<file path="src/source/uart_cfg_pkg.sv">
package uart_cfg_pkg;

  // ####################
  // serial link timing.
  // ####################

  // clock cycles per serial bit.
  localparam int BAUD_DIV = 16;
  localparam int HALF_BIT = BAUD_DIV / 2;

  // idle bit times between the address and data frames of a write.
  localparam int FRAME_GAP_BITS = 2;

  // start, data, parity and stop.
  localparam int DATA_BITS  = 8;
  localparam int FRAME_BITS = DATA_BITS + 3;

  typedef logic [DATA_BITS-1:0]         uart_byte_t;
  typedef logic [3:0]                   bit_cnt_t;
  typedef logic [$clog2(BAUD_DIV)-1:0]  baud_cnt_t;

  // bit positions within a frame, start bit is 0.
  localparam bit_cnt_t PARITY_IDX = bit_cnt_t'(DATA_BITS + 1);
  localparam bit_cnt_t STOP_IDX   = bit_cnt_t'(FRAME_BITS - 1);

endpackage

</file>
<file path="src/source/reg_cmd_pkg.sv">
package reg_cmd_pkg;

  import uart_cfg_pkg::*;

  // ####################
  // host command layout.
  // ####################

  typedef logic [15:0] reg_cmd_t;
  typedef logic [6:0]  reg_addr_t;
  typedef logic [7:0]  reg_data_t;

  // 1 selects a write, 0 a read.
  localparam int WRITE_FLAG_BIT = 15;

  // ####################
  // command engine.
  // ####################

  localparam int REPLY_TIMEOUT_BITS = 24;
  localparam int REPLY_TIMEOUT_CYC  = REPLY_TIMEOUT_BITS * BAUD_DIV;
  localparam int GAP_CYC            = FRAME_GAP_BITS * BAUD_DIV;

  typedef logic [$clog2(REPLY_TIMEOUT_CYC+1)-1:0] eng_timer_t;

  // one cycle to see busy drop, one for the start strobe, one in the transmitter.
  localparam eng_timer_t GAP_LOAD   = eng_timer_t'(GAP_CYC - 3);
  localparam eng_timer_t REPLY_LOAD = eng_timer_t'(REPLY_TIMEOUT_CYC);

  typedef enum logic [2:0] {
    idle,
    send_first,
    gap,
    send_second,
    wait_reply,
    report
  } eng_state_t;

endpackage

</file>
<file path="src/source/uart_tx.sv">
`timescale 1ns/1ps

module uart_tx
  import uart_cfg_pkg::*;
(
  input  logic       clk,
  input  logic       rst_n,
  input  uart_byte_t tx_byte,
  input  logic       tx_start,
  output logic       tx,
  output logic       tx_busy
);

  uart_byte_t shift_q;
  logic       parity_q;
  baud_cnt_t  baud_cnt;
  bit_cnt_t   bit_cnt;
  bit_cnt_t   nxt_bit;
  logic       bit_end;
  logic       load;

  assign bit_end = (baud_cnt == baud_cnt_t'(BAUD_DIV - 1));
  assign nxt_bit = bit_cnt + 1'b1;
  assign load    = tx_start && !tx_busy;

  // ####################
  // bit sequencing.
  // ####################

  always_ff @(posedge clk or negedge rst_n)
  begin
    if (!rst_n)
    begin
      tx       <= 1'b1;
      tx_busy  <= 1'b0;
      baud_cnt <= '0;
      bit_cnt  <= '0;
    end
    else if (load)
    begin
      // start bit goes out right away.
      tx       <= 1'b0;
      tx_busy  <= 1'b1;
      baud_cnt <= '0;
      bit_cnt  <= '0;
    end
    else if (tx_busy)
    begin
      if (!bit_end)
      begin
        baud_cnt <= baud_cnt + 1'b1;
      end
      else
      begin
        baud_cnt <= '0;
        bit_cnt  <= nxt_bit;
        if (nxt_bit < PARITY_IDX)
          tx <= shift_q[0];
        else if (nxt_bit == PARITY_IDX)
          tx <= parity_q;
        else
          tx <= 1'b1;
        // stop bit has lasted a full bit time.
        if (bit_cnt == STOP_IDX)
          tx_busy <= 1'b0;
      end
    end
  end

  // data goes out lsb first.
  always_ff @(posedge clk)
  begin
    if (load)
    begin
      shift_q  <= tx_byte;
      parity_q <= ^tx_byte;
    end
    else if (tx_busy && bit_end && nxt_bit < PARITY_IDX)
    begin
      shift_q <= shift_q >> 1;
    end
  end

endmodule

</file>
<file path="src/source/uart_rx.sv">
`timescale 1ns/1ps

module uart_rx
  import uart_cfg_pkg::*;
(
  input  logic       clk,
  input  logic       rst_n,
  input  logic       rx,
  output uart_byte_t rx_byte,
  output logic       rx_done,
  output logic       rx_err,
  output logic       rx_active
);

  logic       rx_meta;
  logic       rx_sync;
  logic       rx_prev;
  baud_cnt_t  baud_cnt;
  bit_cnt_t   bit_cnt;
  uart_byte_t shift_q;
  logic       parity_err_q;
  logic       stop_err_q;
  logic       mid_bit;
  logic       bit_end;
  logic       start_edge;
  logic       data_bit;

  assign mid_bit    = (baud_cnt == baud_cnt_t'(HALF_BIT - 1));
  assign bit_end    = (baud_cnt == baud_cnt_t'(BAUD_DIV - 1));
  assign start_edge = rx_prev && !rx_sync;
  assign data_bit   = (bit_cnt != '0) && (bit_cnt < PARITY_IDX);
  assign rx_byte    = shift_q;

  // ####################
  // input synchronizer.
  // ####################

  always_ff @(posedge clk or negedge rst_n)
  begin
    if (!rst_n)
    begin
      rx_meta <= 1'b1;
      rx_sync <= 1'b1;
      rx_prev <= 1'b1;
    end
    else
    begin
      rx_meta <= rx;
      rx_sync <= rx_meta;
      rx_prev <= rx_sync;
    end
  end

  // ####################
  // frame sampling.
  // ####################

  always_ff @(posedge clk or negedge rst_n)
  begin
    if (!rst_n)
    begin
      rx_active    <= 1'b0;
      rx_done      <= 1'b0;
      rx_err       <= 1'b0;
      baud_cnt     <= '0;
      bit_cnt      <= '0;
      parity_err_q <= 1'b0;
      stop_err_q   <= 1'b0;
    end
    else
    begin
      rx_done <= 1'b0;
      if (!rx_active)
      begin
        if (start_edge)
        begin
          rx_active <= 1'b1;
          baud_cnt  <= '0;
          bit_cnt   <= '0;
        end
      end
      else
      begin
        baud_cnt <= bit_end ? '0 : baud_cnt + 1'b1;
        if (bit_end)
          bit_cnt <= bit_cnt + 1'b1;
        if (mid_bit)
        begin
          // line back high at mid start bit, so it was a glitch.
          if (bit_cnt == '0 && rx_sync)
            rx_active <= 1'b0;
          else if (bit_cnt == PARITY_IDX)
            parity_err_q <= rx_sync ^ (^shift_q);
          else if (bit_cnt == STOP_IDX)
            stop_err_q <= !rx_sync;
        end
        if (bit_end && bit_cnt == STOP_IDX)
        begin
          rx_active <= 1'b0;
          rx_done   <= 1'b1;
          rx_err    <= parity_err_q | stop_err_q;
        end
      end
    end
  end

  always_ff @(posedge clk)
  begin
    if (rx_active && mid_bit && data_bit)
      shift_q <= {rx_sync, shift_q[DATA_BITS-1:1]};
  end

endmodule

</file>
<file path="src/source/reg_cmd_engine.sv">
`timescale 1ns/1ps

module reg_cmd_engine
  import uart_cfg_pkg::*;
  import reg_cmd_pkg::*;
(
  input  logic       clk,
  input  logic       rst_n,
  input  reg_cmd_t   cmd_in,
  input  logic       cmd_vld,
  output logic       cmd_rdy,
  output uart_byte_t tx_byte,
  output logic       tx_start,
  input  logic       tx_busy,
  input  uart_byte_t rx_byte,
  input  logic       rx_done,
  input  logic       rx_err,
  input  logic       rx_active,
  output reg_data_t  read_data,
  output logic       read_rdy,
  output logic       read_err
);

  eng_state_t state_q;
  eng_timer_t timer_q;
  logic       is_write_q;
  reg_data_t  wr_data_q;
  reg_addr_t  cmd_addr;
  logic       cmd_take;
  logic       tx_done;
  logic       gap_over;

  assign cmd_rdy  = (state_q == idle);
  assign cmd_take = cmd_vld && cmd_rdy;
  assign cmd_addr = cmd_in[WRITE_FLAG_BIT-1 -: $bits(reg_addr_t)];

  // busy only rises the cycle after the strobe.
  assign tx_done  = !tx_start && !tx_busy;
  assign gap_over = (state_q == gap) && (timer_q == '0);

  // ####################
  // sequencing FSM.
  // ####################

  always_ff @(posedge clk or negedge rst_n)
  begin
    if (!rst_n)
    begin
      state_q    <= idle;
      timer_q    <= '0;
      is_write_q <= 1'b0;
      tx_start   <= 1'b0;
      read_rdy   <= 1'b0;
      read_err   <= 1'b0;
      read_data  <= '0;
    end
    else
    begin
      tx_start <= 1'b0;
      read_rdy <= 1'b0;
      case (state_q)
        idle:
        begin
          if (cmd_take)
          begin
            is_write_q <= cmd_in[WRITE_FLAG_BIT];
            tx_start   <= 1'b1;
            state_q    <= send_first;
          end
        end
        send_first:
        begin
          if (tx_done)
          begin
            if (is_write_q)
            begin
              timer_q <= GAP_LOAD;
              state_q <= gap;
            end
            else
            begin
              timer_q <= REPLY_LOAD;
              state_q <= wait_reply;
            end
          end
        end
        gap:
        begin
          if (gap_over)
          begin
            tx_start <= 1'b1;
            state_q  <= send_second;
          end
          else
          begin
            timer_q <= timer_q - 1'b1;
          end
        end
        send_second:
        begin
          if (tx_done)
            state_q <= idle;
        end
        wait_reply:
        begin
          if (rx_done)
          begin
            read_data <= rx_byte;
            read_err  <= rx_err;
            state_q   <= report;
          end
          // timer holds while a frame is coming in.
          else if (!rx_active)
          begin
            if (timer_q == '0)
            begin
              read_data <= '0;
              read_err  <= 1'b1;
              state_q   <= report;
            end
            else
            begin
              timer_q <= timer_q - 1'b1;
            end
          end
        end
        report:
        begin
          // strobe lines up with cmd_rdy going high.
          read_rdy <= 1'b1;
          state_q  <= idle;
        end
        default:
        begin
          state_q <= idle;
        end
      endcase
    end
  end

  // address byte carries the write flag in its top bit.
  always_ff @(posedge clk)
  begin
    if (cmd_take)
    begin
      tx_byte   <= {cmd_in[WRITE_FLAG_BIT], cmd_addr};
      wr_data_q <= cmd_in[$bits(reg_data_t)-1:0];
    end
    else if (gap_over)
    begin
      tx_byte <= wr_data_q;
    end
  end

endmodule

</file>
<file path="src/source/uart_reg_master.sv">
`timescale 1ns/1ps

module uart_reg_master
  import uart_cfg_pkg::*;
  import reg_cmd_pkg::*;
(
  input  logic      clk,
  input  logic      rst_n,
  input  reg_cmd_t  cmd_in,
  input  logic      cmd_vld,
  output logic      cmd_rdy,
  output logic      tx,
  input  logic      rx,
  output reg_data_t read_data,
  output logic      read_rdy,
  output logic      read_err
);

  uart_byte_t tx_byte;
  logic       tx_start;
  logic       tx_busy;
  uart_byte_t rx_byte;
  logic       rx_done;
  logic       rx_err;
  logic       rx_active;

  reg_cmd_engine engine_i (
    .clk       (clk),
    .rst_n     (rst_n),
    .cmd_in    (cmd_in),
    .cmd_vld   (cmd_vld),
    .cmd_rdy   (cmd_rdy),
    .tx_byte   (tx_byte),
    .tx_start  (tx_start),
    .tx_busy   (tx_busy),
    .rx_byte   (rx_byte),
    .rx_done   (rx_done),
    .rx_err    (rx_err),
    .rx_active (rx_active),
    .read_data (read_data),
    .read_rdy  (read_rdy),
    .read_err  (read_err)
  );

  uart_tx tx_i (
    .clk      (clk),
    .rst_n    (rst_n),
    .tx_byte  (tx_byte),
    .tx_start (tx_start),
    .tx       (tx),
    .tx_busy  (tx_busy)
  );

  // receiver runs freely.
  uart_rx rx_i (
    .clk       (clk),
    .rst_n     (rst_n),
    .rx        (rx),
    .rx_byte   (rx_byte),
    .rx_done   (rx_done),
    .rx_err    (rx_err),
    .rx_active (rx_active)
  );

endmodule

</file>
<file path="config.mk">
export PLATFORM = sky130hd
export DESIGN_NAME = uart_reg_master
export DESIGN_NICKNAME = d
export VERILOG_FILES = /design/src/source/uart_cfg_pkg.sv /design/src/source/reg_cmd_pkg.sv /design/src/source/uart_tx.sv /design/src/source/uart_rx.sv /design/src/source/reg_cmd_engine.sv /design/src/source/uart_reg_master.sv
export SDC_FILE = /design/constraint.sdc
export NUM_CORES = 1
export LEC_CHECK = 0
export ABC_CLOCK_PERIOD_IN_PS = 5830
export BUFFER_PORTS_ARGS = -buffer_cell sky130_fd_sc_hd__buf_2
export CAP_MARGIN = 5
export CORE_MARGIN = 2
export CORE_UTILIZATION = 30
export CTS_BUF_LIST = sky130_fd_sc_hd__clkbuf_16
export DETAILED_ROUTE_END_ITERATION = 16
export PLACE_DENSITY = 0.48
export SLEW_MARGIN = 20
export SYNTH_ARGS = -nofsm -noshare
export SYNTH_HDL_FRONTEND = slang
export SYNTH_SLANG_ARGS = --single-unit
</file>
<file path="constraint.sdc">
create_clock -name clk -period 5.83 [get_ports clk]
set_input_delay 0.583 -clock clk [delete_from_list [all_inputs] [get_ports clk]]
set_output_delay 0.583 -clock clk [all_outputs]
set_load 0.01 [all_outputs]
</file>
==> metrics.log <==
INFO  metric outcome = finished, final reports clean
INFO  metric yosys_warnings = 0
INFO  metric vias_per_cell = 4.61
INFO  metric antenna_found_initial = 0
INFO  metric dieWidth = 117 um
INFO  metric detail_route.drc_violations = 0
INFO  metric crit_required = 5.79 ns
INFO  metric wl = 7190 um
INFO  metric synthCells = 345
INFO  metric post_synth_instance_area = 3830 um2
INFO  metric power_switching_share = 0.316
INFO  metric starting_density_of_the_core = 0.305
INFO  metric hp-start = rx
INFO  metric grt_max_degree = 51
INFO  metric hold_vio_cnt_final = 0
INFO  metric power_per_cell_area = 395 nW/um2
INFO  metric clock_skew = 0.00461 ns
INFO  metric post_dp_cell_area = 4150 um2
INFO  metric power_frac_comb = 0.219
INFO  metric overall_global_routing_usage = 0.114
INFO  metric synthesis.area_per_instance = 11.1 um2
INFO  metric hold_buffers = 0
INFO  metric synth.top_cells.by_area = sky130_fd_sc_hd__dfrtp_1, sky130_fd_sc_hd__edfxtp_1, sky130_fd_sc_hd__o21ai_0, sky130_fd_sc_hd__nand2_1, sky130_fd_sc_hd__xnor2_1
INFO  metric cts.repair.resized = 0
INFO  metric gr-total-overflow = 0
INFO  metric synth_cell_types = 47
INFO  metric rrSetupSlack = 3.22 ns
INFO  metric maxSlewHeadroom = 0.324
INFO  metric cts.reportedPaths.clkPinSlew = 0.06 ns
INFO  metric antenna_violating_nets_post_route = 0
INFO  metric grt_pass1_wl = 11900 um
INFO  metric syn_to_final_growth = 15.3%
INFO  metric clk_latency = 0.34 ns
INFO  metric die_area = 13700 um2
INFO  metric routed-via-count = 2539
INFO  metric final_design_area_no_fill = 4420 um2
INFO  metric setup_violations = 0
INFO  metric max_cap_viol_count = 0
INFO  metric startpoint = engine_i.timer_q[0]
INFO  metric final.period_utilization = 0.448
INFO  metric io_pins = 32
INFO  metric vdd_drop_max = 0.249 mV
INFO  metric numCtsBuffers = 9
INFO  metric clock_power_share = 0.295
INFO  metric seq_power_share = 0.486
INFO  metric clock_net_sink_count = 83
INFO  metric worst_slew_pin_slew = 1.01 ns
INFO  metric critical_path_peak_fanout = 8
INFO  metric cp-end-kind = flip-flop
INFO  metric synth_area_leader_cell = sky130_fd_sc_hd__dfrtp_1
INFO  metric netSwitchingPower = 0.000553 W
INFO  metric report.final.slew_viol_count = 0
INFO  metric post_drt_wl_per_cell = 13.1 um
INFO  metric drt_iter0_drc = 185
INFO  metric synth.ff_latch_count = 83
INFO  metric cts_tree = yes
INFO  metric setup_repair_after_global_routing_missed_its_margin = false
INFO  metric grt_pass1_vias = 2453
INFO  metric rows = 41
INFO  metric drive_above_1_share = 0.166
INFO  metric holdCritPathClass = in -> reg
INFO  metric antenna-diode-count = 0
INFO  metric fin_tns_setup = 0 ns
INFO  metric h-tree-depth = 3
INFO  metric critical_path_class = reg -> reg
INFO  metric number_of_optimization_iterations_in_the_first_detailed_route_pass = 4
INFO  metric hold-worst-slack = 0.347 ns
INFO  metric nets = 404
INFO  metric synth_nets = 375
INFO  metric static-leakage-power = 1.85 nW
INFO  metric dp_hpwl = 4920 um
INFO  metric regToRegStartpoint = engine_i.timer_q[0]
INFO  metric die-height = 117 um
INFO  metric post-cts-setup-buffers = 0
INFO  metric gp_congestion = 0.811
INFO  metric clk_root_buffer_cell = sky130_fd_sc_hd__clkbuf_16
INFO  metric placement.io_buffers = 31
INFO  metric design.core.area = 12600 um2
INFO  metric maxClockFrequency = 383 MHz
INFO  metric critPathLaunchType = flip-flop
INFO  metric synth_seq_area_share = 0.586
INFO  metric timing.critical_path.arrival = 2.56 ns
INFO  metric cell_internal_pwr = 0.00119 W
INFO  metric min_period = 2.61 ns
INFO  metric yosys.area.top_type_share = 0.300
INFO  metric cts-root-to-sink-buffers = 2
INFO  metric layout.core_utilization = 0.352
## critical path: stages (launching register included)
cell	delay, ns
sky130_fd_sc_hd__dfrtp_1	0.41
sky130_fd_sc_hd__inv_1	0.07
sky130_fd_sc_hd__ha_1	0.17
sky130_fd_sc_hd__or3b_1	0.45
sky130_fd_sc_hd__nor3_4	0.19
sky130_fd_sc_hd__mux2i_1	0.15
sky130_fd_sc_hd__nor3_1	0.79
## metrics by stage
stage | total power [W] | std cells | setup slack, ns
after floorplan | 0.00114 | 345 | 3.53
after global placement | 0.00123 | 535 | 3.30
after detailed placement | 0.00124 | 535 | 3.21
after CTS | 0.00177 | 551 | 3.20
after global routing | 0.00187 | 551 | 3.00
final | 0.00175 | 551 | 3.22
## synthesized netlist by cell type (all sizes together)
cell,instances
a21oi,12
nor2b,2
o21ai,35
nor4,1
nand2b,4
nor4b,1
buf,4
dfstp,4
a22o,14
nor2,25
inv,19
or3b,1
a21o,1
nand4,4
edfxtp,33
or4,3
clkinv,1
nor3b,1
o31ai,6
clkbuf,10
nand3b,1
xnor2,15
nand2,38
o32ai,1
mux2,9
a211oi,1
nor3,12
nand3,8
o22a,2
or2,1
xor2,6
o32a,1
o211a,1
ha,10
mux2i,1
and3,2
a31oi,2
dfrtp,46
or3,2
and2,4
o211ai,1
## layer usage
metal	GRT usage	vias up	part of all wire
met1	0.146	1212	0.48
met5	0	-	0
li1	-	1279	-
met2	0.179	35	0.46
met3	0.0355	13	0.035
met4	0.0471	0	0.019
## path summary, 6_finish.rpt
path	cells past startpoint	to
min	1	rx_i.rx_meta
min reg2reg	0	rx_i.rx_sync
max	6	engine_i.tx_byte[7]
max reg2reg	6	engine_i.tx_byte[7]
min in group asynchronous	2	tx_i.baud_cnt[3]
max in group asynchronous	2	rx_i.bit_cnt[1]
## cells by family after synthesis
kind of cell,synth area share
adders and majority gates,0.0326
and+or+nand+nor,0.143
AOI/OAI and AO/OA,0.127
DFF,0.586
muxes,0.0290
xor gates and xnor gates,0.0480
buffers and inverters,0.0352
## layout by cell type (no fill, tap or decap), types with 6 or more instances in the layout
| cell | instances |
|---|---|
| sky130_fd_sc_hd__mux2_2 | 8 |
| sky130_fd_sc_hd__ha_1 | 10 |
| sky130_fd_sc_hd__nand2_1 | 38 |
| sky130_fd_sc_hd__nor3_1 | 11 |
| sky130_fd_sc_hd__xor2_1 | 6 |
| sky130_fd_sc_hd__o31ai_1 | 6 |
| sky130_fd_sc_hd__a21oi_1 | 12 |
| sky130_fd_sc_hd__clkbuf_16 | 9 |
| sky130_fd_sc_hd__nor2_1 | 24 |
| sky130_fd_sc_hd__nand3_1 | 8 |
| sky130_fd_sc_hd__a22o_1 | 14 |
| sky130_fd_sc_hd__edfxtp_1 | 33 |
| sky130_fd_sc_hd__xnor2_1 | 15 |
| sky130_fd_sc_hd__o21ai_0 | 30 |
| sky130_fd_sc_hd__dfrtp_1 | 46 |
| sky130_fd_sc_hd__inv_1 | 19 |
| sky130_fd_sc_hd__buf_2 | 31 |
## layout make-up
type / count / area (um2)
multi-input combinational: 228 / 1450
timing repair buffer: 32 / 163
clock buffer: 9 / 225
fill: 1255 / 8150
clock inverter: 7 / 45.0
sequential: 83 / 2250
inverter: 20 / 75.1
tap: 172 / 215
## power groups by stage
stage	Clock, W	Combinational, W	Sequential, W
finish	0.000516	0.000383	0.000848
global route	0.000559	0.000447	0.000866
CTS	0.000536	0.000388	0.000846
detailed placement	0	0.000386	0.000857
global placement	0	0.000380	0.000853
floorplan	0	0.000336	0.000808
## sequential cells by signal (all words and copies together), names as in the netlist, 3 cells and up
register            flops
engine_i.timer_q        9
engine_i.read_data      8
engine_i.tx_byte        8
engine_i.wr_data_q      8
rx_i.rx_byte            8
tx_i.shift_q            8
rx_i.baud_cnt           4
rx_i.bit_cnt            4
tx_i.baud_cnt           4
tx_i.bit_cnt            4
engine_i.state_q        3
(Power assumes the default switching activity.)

★ ★ ★

Task prompt: Return each line exactly, beginning at the start of the material above and ending at the line that includes "localparam int DATA_BITS", with both of those kept.

Result for this exercise:
<file path="src/source/uart_cfg_pkg.sv">
package uart_cfg_pkg;

  // ####################
  // serial link timing.
  // ####################

  // clock cycles per serial bit.
  localparam int BAUD_DIV = 16;
  localparam int HALF_BIT = BAUD_DIV / 2;

  // idle bit times between the address and data frames of a write.
  localparam int FRAME_GAP_BITS = 2;

  // start, data, parity and stop.
  localparam int DATA_BITS  = 8;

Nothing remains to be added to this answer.